◆ TASK PROMPT: Once the line with "mux4_2: 455" is found in the data, output it and each following line exactly, up to and including the line with "kinds of logic", and nothing before or after.

Records from a data collection
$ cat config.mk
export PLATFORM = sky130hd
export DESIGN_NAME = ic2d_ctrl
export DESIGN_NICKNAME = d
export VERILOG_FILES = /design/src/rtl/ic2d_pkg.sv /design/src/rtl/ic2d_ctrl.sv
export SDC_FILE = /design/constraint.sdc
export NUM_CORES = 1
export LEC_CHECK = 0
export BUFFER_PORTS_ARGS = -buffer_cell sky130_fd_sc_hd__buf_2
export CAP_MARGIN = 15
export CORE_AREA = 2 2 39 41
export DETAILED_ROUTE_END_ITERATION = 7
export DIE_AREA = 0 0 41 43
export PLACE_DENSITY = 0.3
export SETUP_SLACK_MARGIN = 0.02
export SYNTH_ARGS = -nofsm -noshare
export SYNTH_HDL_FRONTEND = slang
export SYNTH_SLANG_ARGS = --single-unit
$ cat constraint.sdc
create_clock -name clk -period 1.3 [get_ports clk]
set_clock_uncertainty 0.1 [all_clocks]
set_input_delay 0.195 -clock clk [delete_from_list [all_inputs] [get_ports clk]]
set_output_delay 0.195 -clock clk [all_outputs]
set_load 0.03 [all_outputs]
---
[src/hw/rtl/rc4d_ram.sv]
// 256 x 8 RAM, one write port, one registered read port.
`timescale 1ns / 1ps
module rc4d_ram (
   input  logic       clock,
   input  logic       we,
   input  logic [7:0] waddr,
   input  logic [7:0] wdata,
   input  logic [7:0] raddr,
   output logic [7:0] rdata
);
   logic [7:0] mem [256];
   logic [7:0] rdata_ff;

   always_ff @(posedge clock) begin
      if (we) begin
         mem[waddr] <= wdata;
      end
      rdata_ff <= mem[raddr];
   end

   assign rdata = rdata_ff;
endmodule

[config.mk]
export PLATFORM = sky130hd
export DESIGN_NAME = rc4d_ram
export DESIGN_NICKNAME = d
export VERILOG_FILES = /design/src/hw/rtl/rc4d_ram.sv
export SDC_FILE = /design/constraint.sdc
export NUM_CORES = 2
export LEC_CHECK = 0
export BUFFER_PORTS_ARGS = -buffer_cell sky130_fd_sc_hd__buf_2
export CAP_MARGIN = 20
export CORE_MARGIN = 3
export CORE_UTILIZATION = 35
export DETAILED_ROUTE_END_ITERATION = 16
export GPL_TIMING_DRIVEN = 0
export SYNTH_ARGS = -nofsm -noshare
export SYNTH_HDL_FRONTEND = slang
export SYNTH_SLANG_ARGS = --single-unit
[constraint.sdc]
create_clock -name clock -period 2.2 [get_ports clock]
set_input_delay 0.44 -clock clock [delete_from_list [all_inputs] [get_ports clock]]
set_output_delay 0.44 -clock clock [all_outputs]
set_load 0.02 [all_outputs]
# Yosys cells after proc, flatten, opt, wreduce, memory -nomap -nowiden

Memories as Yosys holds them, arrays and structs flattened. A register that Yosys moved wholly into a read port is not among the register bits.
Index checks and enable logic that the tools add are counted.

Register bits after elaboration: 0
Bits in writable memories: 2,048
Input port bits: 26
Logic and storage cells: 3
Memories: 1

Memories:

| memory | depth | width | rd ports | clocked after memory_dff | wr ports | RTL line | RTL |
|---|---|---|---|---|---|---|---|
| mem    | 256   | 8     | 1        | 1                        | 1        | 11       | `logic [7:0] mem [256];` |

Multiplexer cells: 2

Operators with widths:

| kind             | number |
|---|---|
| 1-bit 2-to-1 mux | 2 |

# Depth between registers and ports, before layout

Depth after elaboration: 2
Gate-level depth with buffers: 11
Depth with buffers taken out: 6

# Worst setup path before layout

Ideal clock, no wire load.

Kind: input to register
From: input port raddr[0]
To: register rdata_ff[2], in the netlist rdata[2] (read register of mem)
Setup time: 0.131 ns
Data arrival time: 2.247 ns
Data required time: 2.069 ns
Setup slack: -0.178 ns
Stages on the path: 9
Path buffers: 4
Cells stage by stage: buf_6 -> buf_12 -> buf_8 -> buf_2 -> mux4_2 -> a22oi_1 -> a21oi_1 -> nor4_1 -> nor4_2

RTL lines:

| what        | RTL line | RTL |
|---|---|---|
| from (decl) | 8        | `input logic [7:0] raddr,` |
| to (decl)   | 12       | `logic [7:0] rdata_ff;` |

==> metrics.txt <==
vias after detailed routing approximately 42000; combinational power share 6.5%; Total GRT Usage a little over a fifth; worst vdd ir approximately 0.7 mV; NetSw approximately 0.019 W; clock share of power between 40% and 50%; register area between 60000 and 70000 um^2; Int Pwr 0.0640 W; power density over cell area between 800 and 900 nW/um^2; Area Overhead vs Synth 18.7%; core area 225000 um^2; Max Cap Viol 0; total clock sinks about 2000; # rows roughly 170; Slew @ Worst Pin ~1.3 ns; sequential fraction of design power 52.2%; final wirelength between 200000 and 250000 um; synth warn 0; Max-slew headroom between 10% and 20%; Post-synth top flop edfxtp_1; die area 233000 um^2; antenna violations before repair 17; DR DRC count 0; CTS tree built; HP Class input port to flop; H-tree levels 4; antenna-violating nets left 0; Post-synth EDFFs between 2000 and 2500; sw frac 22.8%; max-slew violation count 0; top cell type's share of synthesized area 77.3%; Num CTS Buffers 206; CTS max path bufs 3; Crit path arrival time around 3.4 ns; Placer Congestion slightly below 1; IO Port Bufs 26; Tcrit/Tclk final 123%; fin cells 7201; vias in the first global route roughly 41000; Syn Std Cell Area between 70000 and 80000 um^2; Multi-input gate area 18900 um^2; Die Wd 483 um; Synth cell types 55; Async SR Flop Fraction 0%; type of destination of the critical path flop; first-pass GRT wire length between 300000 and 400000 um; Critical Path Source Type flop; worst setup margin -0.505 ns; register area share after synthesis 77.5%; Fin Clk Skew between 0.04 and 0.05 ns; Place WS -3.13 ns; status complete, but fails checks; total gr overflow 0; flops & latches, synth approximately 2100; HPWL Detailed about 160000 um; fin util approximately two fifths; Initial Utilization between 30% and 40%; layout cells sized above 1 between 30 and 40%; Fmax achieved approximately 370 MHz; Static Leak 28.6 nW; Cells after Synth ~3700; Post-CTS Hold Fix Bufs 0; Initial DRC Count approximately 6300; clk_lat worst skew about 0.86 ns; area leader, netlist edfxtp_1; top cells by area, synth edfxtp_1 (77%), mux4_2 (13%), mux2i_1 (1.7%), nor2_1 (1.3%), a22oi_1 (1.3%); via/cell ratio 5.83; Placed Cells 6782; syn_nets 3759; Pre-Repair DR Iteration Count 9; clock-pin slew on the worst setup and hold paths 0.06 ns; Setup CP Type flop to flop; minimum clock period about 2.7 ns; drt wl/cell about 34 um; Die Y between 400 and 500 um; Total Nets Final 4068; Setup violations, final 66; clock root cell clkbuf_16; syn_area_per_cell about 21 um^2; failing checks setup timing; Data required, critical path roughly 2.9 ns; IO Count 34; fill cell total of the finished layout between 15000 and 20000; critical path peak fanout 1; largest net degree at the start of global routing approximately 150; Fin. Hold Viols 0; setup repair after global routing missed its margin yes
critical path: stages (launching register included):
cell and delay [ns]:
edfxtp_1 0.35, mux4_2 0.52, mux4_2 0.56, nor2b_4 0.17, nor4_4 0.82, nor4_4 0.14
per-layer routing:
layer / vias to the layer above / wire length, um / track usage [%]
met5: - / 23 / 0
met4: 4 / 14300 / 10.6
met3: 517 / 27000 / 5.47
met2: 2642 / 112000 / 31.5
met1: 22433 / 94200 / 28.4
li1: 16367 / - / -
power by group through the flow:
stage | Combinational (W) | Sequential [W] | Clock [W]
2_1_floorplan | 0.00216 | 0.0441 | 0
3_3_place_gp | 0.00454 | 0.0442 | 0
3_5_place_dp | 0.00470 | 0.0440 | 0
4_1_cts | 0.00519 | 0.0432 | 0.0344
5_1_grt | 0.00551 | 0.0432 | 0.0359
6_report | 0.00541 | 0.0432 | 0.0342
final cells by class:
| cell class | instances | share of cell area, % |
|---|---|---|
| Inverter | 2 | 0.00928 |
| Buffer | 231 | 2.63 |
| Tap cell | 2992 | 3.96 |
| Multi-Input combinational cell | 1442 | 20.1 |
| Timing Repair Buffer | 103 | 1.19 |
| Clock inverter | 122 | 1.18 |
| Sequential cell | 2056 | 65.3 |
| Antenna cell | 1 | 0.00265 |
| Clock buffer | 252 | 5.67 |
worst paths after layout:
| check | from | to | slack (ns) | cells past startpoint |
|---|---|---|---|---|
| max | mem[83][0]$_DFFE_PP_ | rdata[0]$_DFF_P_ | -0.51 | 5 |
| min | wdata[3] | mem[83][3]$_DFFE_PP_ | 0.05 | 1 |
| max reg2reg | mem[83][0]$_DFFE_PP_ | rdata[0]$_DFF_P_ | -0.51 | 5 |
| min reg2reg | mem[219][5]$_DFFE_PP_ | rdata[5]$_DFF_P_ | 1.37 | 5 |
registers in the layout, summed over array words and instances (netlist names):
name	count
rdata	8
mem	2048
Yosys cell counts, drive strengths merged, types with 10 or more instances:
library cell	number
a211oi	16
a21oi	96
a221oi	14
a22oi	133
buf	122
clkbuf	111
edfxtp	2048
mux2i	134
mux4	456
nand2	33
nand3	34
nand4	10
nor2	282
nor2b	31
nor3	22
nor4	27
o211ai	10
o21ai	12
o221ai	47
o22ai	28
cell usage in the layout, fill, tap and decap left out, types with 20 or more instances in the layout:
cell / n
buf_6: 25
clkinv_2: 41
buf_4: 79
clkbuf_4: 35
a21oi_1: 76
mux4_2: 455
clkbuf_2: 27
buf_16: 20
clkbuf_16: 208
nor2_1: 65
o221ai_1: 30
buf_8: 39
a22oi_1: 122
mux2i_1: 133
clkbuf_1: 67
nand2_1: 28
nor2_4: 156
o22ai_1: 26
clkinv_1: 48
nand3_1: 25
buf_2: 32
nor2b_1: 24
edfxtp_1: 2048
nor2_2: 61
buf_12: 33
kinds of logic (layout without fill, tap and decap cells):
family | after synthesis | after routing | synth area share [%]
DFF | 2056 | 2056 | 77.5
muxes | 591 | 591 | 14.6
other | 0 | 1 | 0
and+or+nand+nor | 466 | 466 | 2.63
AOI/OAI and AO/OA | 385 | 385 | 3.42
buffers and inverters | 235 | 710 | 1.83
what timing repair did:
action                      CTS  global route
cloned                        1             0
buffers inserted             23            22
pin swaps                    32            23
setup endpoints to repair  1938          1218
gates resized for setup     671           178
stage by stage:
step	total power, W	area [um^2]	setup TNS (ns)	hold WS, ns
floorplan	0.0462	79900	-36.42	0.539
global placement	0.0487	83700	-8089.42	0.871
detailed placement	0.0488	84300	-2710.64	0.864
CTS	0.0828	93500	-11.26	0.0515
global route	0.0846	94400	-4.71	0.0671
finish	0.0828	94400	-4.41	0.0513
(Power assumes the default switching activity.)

◆ EXERCISE RESPONSE:
mux4_2: 455
clkbuf_2: 27
buf_16: 20
clkbuf_16: 208
nor2_1: 65
o221ai_1: 30
buf_8: 39
a22oi_1: 122
mux2i_1: 133
clkbuf_1: 67
nand2_1: 28
nor2_4: 156
o22ai_1: 26
clkinv_1: 48
nand3_1: 25
buf_2: 32
nor2b_1: 24
edfxtp_1: 2048
nor2_2: 61
buf_12: 33
kinds of logic (layout without fill, tap and decap cells):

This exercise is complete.